Records contained in a dataset:
══════

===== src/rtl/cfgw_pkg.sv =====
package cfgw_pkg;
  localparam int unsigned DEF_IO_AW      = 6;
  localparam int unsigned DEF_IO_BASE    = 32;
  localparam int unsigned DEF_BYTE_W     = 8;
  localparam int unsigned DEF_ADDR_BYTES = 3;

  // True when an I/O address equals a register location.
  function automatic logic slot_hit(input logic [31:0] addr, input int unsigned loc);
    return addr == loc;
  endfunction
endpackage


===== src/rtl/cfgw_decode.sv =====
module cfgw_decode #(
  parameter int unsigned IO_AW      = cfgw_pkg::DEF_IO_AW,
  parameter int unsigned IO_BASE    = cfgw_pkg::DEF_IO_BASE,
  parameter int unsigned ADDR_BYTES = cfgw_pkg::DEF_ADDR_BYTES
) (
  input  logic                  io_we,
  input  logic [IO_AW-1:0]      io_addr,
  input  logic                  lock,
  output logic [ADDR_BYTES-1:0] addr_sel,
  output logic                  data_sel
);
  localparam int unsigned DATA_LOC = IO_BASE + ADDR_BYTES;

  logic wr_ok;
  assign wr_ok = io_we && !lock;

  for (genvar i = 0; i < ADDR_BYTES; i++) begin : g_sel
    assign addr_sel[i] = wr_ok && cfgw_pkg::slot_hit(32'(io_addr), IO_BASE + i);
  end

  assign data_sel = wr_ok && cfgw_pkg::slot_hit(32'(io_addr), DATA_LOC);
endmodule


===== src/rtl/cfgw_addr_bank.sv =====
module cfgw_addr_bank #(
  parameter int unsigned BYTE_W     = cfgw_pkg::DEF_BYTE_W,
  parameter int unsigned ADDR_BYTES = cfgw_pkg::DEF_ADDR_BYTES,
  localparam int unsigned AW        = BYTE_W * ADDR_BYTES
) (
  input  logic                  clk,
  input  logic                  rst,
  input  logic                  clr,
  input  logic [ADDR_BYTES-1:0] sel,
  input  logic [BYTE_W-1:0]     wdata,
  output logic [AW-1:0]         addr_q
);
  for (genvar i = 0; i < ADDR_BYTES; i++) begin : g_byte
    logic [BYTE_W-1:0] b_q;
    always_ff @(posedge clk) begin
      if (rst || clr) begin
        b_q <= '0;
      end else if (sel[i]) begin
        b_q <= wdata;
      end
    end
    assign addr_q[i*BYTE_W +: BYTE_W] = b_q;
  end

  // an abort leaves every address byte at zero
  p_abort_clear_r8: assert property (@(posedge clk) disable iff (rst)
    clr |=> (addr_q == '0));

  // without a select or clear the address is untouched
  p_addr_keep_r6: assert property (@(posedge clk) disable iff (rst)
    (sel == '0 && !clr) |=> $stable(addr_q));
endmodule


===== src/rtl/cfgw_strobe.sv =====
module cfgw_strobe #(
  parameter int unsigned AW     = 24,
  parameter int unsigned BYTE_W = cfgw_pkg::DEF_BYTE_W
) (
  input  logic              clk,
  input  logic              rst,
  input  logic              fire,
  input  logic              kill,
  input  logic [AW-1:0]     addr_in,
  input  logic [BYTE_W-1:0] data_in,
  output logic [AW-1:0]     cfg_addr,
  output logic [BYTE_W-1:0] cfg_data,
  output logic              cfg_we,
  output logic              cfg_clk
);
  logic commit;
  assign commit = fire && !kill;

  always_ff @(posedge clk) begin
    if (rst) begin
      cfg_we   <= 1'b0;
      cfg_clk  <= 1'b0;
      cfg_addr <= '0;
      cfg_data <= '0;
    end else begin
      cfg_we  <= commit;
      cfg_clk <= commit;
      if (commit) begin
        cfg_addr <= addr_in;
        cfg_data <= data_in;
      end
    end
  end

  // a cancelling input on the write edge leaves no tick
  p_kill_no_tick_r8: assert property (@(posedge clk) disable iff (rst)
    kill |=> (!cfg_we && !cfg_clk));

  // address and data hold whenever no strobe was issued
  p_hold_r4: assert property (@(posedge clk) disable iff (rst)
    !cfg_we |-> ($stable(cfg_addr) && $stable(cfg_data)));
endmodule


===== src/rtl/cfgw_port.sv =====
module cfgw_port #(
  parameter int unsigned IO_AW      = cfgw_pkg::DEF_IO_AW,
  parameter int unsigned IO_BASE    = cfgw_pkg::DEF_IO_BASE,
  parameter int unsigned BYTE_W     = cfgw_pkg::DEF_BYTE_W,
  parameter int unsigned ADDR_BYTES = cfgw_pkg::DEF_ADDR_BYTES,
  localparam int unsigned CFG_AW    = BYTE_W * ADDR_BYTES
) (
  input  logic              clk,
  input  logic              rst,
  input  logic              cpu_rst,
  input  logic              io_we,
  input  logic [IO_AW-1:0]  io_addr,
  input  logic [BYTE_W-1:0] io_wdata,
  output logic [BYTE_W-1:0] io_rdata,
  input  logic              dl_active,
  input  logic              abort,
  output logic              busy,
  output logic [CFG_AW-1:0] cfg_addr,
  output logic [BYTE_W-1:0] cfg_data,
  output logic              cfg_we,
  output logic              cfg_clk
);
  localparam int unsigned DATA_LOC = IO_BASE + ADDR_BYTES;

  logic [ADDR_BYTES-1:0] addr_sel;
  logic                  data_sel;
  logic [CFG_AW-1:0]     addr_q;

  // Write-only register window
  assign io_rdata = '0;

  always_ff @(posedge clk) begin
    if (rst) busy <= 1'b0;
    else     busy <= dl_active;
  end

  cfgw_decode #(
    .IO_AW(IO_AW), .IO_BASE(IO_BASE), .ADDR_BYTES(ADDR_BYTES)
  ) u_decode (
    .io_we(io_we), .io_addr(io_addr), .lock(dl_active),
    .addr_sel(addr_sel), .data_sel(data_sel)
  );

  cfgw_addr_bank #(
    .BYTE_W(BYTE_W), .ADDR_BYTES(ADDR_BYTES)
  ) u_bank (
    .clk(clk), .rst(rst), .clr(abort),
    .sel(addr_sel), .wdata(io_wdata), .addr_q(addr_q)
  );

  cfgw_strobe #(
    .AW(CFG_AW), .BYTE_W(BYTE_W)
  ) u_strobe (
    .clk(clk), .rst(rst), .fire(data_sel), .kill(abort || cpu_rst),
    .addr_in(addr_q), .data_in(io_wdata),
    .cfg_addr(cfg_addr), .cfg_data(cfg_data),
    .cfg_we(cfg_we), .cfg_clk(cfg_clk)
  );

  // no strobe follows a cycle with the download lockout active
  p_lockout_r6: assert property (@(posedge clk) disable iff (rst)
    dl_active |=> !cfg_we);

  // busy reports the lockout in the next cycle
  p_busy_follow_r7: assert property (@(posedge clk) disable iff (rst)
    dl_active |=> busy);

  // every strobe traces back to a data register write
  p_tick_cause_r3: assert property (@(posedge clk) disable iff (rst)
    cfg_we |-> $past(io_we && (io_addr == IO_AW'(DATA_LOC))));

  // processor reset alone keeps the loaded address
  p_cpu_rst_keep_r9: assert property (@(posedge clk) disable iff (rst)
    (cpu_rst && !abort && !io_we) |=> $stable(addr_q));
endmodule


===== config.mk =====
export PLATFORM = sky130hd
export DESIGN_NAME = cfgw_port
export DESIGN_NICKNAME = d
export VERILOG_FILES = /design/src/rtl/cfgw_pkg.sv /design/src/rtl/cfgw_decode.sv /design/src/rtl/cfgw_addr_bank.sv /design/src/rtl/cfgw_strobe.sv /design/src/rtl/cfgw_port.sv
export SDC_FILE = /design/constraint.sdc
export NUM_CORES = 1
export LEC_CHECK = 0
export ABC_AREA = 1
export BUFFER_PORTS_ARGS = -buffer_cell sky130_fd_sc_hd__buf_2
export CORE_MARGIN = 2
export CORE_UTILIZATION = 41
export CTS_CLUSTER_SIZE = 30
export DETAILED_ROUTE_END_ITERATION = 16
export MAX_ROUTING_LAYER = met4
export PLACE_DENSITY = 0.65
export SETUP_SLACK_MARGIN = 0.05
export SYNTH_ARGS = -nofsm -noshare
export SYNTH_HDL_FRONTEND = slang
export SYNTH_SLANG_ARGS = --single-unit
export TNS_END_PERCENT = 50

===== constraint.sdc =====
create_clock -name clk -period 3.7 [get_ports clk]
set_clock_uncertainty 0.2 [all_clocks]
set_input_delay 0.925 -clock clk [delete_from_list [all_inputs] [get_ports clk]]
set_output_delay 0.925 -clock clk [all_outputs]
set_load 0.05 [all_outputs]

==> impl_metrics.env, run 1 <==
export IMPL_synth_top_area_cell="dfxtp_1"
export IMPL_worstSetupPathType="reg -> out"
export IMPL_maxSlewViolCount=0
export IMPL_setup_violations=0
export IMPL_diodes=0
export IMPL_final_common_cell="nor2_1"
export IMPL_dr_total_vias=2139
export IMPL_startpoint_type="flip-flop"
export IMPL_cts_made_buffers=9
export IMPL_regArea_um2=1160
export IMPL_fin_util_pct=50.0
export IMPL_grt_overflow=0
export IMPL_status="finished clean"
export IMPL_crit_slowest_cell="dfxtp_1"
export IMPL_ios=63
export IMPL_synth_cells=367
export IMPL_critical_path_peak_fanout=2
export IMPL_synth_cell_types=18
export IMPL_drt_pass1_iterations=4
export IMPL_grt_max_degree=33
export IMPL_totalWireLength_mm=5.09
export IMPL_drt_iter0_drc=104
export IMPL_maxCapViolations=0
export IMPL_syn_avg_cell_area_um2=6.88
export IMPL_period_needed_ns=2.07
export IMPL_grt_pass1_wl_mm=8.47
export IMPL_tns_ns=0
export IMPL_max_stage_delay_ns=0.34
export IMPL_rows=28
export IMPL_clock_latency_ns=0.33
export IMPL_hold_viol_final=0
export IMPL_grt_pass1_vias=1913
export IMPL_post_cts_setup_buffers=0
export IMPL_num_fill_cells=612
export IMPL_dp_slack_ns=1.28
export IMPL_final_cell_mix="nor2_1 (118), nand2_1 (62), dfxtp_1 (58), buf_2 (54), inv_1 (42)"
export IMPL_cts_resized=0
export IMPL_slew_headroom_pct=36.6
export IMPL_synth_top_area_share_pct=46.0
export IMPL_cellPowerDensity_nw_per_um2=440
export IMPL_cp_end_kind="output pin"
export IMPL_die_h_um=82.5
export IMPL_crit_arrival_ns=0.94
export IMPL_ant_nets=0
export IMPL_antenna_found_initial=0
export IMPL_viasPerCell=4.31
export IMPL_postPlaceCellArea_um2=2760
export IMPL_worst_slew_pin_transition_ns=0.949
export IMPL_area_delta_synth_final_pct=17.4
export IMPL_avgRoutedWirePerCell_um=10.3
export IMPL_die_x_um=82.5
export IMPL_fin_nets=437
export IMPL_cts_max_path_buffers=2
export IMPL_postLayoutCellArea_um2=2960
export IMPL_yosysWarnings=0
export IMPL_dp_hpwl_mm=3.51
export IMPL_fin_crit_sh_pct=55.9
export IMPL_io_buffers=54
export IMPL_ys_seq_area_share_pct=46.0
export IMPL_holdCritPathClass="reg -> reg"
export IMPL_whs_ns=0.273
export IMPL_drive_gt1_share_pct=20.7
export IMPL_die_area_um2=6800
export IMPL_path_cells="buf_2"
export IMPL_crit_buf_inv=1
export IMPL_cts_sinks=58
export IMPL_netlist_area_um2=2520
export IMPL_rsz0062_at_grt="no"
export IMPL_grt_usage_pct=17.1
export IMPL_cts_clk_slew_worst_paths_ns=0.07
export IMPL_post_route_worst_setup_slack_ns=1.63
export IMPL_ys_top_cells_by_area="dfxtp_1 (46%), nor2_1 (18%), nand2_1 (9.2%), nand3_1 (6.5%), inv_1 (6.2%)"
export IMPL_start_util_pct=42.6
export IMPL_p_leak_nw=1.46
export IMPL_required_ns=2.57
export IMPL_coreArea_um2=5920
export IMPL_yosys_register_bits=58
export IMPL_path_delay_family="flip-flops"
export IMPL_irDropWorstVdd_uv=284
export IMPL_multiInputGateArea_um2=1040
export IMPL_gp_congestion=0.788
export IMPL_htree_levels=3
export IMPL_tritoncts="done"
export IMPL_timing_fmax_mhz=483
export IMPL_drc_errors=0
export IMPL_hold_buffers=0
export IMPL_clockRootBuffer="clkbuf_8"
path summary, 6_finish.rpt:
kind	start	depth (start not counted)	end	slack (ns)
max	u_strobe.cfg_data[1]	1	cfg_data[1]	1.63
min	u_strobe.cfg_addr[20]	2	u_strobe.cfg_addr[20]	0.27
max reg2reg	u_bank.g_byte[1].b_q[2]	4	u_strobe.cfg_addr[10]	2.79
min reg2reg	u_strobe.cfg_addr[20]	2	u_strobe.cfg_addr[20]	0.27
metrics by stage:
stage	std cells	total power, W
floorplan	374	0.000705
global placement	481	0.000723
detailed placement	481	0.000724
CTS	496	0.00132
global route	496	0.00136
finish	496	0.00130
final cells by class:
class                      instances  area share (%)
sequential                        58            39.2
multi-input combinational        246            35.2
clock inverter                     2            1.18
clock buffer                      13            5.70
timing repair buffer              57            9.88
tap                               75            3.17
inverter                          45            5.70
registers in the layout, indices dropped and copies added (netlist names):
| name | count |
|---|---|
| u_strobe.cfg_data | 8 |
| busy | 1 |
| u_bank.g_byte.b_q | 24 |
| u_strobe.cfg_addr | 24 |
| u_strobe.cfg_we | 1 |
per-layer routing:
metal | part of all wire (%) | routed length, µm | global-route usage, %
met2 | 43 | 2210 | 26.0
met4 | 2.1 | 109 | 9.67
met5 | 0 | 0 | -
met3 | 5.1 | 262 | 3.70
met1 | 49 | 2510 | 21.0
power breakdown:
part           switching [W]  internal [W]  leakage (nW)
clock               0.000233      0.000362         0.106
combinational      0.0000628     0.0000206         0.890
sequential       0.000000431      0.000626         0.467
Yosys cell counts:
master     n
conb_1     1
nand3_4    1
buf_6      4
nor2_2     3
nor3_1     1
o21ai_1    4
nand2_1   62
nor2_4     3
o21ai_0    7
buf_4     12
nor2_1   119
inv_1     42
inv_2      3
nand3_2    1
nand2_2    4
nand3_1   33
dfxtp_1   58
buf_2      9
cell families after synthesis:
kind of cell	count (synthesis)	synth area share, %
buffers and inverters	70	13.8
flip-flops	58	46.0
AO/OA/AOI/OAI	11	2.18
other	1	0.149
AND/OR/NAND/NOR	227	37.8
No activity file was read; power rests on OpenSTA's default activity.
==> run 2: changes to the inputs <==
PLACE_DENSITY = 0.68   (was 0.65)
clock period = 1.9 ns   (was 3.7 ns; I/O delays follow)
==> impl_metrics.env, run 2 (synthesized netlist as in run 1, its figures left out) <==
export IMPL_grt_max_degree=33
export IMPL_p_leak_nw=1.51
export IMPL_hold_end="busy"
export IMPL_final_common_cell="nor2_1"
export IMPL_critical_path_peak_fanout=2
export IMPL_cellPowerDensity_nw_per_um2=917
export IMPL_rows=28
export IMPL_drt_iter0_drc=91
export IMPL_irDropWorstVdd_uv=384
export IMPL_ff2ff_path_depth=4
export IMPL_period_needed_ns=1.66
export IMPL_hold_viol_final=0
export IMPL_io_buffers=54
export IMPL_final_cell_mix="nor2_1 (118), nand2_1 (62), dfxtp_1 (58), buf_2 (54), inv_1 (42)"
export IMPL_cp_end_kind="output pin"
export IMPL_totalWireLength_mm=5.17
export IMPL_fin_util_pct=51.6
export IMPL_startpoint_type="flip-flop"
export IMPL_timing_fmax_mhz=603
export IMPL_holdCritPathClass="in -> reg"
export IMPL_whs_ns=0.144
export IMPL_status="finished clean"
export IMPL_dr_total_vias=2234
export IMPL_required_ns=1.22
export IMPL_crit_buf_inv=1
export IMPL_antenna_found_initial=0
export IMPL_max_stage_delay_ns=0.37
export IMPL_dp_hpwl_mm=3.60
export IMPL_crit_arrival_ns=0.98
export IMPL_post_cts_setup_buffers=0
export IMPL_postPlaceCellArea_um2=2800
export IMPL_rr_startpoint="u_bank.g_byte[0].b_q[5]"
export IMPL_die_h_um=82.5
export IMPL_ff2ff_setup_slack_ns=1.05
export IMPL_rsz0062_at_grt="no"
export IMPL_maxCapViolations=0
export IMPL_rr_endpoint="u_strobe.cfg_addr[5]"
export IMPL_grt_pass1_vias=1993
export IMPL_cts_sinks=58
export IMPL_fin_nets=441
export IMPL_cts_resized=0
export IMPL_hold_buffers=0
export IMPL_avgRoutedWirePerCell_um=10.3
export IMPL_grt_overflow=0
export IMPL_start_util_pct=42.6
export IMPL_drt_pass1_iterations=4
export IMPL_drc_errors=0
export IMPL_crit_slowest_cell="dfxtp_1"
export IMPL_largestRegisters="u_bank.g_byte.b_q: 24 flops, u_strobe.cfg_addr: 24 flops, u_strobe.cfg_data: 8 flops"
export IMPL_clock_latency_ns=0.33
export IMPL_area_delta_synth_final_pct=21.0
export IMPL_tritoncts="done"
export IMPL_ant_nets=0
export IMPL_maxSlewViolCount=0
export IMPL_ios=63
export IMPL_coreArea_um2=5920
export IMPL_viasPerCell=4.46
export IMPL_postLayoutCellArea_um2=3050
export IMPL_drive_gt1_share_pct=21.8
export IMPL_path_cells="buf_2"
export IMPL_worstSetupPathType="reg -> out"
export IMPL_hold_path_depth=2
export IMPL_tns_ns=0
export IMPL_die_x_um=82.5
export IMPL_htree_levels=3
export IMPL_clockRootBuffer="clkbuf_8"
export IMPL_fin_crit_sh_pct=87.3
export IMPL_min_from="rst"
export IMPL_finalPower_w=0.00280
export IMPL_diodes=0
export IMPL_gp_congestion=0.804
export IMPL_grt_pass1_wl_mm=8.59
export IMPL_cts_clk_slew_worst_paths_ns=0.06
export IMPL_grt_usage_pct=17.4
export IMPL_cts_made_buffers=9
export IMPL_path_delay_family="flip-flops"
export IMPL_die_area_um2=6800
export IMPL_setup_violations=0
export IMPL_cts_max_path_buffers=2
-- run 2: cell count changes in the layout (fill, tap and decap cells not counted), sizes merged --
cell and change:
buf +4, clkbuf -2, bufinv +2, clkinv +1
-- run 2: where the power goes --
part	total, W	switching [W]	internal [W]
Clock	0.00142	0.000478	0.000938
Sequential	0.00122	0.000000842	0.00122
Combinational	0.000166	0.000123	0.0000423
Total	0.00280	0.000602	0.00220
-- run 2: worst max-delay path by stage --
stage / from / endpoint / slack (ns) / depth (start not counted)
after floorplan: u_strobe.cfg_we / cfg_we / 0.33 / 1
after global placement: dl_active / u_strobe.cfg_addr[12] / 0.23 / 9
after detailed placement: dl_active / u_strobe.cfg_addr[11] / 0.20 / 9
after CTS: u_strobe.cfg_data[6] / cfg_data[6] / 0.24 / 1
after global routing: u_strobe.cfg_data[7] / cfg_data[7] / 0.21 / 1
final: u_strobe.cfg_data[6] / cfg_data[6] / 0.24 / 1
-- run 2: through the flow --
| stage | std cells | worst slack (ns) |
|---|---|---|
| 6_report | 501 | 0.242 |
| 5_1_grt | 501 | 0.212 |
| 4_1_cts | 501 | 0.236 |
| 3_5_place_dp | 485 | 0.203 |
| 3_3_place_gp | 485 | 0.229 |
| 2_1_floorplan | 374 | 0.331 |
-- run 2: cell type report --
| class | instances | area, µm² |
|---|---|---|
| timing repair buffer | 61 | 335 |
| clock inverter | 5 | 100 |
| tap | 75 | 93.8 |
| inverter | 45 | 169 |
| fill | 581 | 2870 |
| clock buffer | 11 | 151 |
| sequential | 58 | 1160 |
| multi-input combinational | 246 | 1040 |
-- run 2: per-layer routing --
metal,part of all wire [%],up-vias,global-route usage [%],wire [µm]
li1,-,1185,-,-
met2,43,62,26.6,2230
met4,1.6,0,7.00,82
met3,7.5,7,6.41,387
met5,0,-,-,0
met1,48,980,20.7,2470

══════

▸ **WHAT THIS TASK INVOLVES**
Which lines of the data contain the string "localparam"? Copy each of them.

▸ **OUTPUT FOR THIS TASK**
  localparam int unsigned DEF_IO_AW      = 6;
  localparam int unsigned DEF_IO_BASE    = 32;
  localparam int unsigned DEF_BYTE_W     = 8;
  localparam int unsigned DEF_ADDR_BYTES = 3;
  localparam int unsigned DATA_LOC = IO_BASE + ADDR_BYTES;
  localparam int unsigned AW        = BYTE_W * ADDR_BYTES
  localparam int unsigned CFG_AW    = BYTE_W * ADDR_BYTES
  localparam int unsigned DATA_LOC = IO_BASE + ADDR_BYTES;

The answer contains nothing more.